Work instruction: Lines to restate from the data below: from the one containing "Cells that the tools add are included." to the one containing "2 select lines | 1 |", both included. Give them again exactly, and only them.

Data excerpts:
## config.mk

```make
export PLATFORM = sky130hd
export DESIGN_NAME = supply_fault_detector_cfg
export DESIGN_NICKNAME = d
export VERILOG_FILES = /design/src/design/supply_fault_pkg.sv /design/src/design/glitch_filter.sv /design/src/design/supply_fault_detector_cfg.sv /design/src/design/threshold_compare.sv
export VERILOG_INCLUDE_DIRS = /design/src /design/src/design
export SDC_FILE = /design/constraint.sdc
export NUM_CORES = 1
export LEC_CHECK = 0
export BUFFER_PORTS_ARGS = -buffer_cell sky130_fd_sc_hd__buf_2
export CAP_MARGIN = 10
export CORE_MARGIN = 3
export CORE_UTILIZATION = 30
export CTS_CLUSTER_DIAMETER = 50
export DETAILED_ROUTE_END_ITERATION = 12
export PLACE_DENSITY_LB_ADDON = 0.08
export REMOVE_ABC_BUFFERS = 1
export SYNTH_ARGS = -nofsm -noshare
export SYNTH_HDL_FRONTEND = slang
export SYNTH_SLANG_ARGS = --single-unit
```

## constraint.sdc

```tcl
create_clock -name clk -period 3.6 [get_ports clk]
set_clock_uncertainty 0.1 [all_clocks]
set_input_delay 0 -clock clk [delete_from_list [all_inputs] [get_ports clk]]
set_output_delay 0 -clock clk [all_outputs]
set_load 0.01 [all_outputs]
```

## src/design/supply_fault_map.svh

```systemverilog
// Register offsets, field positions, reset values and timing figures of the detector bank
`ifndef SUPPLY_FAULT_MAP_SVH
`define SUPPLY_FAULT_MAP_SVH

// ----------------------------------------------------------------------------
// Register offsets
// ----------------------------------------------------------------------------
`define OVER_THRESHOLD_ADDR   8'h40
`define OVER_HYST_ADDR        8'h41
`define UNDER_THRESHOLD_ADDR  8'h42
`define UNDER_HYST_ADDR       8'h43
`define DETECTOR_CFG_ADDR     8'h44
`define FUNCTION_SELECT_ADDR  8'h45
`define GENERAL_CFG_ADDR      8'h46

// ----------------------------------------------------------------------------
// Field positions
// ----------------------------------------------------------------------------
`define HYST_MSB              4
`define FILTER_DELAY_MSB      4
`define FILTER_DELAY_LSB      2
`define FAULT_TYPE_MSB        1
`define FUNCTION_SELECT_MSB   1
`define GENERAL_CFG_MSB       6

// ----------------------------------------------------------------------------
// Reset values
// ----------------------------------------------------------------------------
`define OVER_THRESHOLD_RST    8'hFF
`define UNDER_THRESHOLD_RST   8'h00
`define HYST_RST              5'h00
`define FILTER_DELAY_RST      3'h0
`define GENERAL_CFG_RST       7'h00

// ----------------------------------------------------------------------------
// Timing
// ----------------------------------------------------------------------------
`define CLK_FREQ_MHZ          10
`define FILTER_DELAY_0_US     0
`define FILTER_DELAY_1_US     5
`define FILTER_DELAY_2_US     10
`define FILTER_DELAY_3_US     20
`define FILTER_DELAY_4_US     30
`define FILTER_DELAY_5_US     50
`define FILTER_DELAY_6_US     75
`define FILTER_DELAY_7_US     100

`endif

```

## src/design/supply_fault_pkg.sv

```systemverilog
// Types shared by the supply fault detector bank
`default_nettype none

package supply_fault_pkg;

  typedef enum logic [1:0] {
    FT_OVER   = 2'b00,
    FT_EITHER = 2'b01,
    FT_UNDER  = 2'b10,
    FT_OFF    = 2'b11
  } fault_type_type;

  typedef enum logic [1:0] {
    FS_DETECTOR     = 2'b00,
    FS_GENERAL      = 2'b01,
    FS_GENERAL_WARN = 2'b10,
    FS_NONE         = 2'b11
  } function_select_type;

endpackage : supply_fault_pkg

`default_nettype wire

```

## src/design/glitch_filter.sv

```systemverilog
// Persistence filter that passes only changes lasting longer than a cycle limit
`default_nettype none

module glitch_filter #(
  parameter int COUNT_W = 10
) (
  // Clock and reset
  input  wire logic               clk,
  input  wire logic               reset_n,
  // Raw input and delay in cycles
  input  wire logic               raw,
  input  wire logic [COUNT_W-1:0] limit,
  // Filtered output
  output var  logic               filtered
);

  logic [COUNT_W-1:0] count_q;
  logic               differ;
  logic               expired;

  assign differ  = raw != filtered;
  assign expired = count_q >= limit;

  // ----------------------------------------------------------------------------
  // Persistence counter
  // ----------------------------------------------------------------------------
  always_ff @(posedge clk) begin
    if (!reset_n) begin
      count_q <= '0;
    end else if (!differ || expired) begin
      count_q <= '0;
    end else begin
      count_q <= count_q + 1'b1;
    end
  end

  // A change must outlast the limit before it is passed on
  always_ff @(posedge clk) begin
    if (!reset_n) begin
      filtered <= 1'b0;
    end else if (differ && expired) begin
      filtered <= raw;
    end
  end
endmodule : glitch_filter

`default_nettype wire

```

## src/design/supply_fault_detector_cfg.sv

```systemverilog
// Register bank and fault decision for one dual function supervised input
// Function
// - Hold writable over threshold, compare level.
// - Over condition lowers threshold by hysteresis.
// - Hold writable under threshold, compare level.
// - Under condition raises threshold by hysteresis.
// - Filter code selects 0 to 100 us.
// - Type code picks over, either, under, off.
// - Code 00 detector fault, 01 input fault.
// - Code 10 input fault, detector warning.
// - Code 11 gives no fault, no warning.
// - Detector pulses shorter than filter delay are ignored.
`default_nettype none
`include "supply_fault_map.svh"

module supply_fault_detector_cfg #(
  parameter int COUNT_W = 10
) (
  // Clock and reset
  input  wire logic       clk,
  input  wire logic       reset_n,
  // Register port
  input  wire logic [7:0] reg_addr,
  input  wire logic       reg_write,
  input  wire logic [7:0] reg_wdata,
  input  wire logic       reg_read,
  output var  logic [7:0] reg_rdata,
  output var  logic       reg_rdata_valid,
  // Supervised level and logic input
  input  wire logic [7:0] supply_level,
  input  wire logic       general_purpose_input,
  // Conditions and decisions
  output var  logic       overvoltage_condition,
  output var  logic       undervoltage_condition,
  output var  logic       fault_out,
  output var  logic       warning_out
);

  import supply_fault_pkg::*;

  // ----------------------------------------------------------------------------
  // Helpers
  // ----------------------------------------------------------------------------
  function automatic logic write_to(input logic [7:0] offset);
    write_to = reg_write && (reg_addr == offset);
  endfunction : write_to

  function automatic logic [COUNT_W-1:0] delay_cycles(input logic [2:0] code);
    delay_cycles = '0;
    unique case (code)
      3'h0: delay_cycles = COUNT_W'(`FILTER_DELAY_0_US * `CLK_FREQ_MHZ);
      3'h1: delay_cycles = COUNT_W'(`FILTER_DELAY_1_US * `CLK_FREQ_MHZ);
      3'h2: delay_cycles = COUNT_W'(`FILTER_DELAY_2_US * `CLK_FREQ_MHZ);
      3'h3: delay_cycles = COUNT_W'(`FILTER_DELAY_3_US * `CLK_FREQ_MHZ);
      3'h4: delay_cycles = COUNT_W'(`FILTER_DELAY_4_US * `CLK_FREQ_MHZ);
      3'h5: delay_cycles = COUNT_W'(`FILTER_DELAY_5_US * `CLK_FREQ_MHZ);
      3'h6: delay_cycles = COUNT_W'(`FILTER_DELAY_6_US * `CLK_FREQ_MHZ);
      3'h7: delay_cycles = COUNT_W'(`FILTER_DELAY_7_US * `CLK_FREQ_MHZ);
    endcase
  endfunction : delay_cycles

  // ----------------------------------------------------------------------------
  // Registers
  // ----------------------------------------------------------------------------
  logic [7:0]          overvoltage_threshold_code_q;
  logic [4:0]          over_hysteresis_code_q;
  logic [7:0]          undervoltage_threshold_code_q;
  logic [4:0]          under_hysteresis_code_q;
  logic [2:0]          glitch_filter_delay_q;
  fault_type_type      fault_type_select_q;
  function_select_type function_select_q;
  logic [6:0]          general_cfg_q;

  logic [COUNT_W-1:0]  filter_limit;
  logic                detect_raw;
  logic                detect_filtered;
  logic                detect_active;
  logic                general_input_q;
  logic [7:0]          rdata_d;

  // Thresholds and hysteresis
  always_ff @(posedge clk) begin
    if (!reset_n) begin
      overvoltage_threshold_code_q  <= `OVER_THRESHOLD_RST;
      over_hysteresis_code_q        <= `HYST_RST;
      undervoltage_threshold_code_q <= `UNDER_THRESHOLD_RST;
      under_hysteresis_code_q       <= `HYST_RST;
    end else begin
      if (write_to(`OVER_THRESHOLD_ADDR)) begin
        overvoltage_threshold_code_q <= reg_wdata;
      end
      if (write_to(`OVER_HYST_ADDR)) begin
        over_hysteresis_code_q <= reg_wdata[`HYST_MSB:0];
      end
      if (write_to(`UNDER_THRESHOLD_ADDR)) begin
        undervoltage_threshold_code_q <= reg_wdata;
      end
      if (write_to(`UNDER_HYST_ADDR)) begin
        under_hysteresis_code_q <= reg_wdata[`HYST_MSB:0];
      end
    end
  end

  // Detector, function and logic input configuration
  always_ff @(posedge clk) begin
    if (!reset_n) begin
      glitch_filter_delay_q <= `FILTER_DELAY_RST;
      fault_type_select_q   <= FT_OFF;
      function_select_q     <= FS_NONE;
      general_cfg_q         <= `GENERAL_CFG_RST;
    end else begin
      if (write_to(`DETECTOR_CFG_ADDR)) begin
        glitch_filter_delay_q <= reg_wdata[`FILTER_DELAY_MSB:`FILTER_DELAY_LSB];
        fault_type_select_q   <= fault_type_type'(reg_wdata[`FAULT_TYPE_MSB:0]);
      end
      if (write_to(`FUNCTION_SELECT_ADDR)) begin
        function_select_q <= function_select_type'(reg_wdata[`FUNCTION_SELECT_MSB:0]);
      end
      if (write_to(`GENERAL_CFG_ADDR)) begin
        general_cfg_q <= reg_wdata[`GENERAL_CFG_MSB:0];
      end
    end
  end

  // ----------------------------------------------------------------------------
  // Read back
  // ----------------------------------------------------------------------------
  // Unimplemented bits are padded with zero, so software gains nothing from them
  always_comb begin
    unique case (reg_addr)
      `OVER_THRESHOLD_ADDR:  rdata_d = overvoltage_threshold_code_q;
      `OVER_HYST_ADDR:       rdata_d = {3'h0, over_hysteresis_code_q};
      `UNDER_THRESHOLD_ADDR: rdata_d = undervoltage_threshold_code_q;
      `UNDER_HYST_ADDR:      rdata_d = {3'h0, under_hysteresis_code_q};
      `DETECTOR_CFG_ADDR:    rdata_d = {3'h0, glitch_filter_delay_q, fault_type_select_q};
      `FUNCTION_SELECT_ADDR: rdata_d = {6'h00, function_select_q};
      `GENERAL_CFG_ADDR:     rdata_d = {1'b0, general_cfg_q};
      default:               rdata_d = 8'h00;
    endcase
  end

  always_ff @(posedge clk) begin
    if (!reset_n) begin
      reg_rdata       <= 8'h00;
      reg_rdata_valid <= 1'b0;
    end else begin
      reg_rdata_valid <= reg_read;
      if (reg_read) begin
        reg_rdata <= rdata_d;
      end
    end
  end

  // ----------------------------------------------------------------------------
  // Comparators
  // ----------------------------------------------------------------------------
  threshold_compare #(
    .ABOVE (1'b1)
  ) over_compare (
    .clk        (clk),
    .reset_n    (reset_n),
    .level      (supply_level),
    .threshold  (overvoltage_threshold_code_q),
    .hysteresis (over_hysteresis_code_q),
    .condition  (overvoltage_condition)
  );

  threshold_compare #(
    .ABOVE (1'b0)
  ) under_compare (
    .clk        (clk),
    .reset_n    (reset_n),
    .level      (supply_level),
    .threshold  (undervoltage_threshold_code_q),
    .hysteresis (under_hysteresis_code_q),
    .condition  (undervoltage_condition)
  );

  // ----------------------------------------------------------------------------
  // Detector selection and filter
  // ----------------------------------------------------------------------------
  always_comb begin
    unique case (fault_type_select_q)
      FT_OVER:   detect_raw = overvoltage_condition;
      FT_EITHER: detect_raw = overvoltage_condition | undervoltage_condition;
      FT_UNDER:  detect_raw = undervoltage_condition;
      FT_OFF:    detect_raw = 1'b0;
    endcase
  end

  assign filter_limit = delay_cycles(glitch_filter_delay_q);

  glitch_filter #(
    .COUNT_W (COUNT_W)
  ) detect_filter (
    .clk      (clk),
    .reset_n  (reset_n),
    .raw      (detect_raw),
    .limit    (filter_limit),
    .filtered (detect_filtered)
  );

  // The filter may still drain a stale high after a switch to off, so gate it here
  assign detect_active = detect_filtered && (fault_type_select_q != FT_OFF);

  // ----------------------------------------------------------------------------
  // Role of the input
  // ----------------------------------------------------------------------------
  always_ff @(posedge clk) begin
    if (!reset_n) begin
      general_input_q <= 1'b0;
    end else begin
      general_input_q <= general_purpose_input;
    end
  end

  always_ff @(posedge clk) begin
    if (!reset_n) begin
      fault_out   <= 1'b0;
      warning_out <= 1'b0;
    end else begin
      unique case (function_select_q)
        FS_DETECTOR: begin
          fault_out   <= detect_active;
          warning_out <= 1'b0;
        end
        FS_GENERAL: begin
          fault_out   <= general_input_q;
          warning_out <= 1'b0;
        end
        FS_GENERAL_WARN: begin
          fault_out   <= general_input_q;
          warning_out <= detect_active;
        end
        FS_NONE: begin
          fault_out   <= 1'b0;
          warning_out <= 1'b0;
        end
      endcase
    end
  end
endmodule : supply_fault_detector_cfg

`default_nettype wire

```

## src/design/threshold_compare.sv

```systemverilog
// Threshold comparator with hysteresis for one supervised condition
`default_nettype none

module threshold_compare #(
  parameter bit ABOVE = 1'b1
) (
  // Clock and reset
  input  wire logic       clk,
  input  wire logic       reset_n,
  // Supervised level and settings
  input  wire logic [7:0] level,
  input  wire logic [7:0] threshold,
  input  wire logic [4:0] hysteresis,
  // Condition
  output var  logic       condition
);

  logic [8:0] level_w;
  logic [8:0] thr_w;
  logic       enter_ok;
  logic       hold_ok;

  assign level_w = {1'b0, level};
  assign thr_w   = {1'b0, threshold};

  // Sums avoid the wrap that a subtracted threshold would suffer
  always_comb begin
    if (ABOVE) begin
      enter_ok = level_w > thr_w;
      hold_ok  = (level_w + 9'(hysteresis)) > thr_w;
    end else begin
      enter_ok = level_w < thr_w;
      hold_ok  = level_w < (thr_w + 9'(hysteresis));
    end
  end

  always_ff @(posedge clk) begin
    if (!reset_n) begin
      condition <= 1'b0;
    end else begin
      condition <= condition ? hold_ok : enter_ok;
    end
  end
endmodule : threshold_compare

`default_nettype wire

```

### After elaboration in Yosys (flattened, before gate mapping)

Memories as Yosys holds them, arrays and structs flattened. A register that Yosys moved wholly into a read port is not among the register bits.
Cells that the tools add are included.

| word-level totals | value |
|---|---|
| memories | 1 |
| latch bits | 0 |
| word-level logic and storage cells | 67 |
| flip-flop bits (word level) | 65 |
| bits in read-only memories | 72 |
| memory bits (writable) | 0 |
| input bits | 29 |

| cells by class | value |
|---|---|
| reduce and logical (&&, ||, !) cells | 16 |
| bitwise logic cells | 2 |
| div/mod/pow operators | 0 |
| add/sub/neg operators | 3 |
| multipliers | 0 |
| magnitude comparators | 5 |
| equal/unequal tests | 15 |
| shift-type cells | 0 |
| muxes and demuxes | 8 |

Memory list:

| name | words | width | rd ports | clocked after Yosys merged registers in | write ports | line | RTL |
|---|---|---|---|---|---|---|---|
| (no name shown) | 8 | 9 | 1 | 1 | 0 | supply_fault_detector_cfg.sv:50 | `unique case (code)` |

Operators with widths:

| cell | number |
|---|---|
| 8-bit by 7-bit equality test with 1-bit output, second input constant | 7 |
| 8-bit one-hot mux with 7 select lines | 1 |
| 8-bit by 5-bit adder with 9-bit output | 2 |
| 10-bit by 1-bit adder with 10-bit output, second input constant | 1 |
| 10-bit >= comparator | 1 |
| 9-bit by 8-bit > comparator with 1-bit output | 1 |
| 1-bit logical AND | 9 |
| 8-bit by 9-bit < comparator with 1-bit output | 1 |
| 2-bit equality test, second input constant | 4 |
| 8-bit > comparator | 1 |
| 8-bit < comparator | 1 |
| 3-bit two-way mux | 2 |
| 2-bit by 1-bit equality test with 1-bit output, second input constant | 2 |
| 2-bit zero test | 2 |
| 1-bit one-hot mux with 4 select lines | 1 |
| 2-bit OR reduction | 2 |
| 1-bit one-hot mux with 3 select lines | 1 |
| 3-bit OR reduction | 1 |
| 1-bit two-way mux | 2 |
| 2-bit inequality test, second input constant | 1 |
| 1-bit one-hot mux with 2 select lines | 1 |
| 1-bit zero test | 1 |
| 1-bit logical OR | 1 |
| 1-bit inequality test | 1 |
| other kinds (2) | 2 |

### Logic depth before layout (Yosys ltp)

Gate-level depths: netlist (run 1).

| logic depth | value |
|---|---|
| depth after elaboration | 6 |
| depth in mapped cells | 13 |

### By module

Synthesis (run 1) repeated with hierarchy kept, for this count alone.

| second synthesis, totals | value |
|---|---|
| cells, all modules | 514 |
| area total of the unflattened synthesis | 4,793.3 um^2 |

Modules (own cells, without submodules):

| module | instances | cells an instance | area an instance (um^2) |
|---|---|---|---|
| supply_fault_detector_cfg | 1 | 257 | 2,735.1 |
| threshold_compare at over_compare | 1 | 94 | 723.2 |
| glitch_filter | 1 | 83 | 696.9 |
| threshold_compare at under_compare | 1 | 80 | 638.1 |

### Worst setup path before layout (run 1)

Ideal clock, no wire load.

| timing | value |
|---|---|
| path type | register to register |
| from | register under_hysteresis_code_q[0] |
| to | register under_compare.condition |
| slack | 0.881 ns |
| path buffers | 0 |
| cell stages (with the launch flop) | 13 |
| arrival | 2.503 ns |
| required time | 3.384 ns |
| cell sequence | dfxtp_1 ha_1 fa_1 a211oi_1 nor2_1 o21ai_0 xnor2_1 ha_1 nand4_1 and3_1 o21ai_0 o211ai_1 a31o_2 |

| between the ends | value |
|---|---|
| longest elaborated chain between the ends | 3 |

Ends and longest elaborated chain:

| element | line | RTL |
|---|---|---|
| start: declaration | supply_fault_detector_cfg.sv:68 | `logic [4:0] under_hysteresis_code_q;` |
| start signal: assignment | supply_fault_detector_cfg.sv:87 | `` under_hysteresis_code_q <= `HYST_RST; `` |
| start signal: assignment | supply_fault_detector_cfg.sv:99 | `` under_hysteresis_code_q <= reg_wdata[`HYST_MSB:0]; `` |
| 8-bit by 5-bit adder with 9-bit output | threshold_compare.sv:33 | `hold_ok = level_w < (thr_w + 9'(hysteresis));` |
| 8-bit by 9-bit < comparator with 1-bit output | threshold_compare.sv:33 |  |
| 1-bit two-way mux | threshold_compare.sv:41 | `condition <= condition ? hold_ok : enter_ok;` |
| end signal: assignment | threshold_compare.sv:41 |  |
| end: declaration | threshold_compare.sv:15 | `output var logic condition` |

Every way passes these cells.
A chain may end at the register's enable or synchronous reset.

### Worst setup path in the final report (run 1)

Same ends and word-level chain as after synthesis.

Reply:
Cells that the tools add are included.

| word-level totals | value |
|---|---|
| memories | 1 |
| latch bits | 0 |
| word-level logic and storage cells | 67 |
| flip-flop bits (word level) | 65 |
| bits in read-only memories | 72 |
| memory bits (writable) | 0 |
| input bits | 29 |

| cells by class | value |
|---|---|
| reduce and logical (&&, ||, !) cells | 16 |
| bitwise logic cells | 2 |
| div/mod/pow operators | 0 |
| add/sub/neg operators | 3 |
| multipliers | 0 |
| magnitude comparators | 5 |
| equal/unequal tests | 15 |
| shift-type cells | 0 |
| muxes and demuxes | 8 |

Memory list:

| name | words | width | rd ports | clocked after Yosys merged registers in | write ports | line | RTL |
|---|---|---|---|---|---|---|---|
| (no name shown) | 8 | 9 | 1 | 1 | 0 | supply_fault_detector_cfg.sv:50 | `unique case (code)` |

Operators with widths:

| cell | number |
|---|---|
| 8-bit by 7-bit equality test with 1-bit output, second input constant | 7 |
| 8-bit one-hot mux with 7 select lines | 1 |
| 8-bit by 5-bit adder with 9-bit output | 2 |
| 10-bit by 1-bit adder with 10-bit output, second input constant | 1 |
| 10-bit >= comparator | 1 |
| 9-bit by 8-bit > comparator with 1-bit output | 1 |
| 1-bit logical AND | 9 |
| 8-bit by 9-bit < comparator with 1-bit output | 1 |
| 2-bit equality test, second input constant | 4 |
| 8-bit > comparator | 1 |
| 8-bit < comparator | 1 |
| 3-bit two-way mux | 2 |
| 2-bit by 1-bit equality test with 1-bit output, second input constant | 2 |
| 2-bit zero test | 2 |
| 1-bit one-hot mux with 4 select lines | 1 |
| 2-bit OR reduction | 2 |
| 1-bit one-hot mux with 3 select lines | 1 |
| 3-bit OR reduction | 1 |
| 1-bit two-way mux | 2 |
| 2-bit inequality test, second input constant | 1 |
| 1-bit one-hot mux with 2 select lines | 1 |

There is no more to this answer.